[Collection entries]
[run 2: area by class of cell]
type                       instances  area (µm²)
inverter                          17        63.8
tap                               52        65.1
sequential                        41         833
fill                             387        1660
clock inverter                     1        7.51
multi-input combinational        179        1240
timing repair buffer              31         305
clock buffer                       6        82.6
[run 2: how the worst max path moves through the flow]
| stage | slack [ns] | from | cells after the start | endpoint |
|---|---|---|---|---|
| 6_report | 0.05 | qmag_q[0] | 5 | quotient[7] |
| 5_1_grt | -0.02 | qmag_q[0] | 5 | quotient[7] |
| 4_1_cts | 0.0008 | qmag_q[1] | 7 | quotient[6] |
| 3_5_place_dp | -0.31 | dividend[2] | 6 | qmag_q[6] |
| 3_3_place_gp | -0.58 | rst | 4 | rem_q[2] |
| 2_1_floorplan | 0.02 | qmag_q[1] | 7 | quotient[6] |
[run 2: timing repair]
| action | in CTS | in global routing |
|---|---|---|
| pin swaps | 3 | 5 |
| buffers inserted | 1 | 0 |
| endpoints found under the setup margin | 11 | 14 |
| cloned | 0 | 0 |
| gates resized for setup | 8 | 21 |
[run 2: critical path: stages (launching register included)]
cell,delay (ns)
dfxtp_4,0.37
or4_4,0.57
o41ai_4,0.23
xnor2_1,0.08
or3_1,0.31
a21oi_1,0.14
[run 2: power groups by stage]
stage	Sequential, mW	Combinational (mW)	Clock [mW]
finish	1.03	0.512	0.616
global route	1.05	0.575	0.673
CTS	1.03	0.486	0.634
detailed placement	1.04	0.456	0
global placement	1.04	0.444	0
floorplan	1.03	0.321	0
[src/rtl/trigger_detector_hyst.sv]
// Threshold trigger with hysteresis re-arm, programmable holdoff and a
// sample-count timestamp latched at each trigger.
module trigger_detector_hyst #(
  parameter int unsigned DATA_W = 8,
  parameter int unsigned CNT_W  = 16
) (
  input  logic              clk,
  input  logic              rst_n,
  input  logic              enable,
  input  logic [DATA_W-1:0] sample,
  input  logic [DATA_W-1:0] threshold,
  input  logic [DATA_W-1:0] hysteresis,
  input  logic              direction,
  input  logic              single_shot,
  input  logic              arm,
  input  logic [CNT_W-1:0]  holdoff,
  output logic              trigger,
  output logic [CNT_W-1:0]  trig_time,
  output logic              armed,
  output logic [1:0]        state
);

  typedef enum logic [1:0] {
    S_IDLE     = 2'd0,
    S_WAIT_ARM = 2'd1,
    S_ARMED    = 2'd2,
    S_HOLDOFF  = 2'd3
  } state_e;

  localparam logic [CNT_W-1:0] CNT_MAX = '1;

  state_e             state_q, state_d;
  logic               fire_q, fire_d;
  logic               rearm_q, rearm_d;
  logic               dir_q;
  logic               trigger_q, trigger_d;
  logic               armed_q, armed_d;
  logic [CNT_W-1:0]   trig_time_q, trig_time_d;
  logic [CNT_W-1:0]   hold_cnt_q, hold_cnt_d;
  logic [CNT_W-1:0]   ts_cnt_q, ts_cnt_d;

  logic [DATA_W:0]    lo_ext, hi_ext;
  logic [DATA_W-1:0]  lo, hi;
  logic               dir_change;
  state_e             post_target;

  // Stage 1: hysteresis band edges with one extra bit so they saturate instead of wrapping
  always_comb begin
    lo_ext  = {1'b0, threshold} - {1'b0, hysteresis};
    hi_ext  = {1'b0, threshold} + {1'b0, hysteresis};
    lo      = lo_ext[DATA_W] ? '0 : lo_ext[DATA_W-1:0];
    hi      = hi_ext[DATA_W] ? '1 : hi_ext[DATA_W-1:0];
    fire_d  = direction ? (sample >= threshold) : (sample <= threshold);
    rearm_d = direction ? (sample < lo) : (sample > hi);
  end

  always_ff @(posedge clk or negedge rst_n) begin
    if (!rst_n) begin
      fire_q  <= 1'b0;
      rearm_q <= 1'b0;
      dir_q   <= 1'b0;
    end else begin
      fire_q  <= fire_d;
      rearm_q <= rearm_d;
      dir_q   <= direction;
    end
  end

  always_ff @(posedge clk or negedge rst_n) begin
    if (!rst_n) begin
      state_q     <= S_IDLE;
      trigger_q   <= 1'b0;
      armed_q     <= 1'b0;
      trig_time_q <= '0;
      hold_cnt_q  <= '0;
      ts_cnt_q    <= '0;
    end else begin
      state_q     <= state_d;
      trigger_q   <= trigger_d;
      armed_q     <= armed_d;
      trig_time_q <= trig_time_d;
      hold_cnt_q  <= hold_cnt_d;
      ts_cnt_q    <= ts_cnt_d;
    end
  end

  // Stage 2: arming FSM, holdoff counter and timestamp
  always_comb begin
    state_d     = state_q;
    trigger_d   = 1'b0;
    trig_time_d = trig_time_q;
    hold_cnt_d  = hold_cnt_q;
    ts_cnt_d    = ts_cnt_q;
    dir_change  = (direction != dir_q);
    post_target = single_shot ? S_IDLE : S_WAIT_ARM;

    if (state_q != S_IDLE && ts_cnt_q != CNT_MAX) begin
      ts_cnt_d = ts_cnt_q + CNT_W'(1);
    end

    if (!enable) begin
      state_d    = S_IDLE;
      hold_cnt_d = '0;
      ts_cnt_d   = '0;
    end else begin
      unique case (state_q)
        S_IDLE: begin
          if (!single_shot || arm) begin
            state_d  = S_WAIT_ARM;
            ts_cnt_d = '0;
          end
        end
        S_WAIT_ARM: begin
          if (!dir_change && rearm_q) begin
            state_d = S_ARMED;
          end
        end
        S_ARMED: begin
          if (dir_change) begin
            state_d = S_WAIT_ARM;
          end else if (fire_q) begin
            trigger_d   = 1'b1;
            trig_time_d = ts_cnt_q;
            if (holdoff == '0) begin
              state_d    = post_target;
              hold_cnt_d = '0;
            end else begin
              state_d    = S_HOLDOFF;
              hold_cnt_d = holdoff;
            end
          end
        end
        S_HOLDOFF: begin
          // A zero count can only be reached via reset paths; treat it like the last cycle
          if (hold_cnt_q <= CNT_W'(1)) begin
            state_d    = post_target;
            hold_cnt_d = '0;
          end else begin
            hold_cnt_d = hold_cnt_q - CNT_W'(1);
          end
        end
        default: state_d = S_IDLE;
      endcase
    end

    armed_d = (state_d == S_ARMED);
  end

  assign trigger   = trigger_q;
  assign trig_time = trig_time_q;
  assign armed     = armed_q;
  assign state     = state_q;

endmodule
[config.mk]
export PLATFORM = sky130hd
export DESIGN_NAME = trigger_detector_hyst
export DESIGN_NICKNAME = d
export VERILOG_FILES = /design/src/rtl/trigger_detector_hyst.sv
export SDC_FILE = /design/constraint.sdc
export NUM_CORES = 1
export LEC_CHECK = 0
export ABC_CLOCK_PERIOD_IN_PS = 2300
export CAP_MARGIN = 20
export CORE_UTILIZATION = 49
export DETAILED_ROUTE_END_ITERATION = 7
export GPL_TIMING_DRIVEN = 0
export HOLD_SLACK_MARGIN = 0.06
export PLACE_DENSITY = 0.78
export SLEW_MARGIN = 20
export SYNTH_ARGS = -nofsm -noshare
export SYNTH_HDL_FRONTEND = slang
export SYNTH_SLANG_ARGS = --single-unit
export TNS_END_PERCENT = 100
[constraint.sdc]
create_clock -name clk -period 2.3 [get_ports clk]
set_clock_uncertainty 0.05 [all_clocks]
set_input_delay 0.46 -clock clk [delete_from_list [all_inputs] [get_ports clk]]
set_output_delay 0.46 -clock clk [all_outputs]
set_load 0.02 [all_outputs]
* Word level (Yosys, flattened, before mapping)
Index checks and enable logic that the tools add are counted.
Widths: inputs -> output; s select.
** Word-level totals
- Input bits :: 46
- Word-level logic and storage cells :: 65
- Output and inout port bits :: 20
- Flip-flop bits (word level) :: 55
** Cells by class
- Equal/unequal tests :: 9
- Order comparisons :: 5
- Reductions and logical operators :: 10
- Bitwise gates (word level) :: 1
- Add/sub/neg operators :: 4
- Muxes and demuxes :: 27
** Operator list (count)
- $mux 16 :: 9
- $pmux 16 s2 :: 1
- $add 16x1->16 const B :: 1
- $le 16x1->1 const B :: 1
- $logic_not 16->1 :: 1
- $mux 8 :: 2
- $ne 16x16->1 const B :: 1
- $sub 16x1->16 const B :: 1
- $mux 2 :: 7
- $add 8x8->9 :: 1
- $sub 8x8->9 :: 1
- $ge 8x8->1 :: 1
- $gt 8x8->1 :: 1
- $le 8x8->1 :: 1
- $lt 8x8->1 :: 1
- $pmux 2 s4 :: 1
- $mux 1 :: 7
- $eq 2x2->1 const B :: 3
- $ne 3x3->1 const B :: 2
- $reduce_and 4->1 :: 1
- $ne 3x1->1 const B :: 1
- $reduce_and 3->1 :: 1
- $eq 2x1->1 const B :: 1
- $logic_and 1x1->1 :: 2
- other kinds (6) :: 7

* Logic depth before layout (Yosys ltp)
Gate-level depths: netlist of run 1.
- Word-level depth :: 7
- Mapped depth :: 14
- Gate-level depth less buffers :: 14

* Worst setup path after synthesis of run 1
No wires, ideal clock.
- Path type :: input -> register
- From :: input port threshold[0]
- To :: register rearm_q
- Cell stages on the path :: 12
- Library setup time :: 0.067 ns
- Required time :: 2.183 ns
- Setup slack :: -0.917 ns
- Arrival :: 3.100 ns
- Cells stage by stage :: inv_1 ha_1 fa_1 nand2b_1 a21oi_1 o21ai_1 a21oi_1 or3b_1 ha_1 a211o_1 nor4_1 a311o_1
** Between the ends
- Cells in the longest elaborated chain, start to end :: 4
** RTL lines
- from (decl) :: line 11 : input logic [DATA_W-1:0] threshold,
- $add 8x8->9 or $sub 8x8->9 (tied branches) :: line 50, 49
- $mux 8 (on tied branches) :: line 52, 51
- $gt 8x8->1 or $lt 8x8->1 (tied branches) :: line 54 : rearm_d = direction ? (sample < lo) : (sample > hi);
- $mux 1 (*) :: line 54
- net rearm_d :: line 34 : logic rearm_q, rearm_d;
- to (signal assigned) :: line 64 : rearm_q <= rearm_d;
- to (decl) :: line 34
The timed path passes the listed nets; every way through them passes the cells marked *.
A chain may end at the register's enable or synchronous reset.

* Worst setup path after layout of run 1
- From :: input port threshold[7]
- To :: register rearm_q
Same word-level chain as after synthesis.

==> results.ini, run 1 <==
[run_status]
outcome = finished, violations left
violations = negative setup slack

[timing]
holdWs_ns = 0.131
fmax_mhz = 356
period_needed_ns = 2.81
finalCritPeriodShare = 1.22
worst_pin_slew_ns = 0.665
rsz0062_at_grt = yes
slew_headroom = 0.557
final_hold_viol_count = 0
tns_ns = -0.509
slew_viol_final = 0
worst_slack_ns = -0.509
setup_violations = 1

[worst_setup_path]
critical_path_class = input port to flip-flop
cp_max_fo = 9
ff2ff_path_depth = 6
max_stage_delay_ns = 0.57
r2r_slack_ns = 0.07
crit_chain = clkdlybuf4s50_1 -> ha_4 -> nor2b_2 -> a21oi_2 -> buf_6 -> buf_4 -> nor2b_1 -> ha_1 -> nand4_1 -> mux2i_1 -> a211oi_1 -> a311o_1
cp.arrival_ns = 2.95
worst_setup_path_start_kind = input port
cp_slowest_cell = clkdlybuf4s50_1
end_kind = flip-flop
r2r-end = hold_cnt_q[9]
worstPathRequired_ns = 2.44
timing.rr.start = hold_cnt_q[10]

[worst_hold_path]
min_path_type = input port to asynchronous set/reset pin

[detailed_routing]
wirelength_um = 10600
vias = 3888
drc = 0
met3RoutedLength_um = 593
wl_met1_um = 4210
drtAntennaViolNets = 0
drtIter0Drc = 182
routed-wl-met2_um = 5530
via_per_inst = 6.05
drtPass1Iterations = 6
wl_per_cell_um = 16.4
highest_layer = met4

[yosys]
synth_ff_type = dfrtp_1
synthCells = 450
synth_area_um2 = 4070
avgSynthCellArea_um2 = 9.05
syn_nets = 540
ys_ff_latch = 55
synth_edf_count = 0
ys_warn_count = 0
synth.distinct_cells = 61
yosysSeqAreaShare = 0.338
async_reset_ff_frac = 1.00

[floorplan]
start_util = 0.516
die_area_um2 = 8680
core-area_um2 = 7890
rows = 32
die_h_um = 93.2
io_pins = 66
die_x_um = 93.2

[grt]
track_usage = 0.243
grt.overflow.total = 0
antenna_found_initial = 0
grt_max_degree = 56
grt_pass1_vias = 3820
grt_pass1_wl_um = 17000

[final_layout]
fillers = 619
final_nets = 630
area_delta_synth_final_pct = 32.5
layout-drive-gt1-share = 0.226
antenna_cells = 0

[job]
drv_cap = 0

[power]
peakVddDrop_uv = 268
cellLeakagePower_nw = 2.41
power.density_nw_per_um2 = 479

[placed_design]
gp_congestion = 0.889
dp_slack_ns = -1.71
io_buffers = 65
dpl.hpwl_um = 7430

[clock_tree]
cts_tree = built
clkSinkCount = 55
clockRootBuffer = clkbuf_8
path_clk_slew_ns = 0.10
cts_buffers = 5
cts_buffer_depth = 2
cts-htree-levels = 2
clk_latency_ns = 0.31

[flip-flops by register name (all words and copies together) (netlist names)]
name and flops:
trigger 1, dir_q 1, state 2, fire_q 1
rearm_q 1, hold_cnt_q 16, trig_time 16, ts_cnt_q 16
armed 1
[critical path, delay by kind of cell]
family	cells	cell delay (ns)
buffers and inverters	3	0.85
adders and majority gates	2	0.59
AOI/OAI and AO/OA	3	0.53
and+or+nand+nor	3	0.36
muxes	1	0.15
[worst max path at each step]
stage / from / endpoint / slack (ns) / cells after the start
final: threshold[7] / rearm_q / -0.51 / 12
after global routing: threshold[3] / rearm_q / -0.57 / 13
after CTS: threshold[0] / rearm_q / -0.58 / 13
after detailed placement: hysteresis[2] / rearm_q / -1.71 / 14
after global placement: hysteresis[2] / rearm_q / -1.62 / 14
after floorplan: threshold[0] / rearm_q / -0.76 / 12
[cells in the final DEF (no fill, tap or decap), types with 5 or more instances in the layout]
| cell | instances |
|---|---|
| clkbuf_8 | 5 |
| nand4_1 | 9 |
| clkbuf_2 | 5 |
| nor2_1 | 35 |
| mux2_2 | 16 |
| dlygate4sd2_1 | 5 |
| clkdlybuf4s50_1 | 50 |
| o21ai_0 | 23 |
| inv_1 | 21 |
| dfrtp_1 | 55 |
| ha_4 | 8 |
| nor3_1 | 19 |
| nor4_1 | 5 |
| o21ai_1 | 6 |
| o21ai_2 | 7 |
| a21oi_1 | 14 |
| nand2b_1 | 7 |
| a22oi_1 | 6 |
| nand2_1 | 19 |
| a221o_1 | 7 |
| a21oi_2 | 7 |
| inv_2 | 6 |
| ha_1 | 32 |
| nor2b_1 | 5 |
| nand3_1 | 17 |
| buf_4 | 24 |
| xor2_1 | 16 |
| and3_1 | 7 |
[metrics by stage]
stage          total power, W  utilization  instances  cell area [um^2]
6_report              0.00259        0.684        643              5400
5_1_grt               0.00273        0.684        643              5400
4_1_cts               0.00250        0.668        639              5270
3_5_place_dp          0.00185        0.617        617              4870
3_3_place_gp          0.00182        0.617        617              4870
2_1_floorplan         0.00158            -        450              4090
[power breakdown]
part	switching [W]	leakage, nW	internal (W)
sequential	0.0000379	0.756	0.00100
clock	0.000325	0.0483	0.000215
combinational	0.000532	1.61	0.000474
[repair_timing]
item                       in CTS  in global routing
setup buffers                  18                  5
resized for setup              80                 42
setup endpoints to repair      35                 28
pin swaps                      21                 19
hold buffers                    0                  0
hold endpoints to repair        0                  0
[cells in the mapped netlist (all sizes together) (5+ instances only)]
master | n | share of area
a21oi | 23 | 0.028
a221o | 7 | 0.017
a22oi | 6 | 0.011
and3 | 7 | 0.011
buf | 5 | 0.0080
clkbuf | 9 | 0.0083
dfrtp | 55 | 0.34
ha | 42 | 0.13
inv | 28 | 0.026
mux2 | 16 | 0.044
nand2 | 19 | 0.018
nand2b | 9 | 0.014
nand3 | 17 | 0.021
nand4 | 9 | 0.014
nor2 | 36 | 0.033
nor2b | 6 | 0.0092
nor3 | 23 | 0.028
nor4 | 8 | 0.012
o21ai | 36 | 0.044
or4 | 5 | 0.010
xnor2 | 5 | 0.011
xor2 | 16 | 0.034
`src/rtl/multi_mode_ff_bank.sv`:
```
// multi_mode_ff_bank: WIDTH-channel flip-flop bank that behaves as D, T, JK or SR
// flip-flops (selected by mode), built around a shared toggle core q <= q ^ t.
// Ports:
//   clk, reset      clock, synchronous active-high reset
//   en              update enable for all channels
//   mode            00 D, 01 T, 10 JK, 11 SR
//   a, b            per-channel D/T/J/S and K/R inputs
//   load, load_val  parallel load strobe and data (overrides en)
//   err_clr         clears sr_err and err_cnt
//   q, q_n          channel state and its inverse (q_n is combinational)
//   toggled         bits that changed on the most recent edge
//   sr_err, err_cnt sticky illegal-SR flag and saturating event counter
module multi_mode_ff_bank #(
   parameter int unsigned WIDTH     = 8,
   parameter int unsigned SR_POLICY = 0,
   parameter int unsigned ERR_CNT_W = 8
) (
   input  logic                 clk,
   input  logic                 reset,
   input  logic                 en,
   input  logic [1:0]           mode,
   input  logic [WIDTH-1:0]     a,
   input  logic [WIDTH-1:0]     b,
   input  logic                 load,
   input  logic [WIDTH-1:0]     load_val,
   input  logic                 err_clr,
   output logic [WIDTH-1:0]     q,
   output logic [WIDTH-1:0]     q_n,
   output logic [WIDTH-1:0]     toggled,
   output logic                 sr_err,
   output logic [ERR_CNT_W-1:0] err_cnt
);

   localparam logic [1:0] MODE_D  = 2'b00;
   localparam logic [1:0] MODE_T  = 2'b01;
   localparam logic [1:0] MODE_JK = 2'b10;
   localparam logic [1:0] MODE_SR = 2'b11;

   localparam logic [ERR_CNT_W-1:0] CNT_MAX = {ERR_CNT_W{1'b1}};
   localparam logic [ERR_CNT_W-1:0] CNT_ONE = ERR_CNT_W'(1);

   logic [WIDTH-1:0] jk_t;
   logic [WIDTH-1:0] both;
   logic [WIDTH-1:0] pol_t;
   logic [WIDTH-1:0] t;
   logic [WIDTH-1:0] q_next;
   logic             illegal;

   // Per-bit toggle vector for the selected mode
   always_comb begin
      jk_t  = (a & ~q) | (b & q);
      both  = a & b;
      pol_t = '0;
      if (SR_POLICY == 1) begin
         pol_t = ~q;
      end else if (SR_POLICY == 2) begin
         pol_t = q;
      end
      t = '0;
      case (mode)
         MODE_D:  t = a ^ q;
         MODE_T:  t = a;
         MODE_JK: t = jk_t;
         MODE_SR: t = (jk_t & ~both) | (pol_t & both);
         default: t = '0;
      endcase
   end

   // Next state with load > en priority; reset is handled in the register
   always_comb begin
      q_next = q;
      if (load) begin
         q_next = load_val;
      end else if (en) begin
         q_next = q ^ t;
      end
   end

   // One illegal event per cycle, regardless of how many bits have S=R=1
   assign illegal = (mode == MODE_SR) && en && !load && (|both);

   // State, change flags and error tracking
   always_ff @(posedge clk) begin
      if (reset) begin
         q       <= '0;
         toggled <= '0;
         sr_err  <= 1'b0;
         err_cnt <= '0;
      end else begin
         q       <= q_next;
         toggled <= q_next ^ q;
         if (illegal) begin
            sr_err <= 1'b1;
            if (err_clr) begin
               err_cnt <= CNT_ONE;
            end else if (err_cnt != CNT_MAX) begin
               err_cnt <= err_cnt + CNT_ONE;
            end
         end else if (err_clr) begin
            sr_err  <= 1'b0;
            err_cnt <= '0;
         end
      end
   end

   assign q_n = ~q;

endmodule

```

INSTRUCTIONS FOR THE TASK: Within the records, filter for lines that contain the word "both" and show each one.

SOLVED EXERCISE:
   logic [WIDTH-1:0] both;
      both  = a & b;
         MODE_SR: t = (jk_t & ~both) | (pol_t & both);
   assign illegal = (mode == MODE_SR) && en && !load && (|both);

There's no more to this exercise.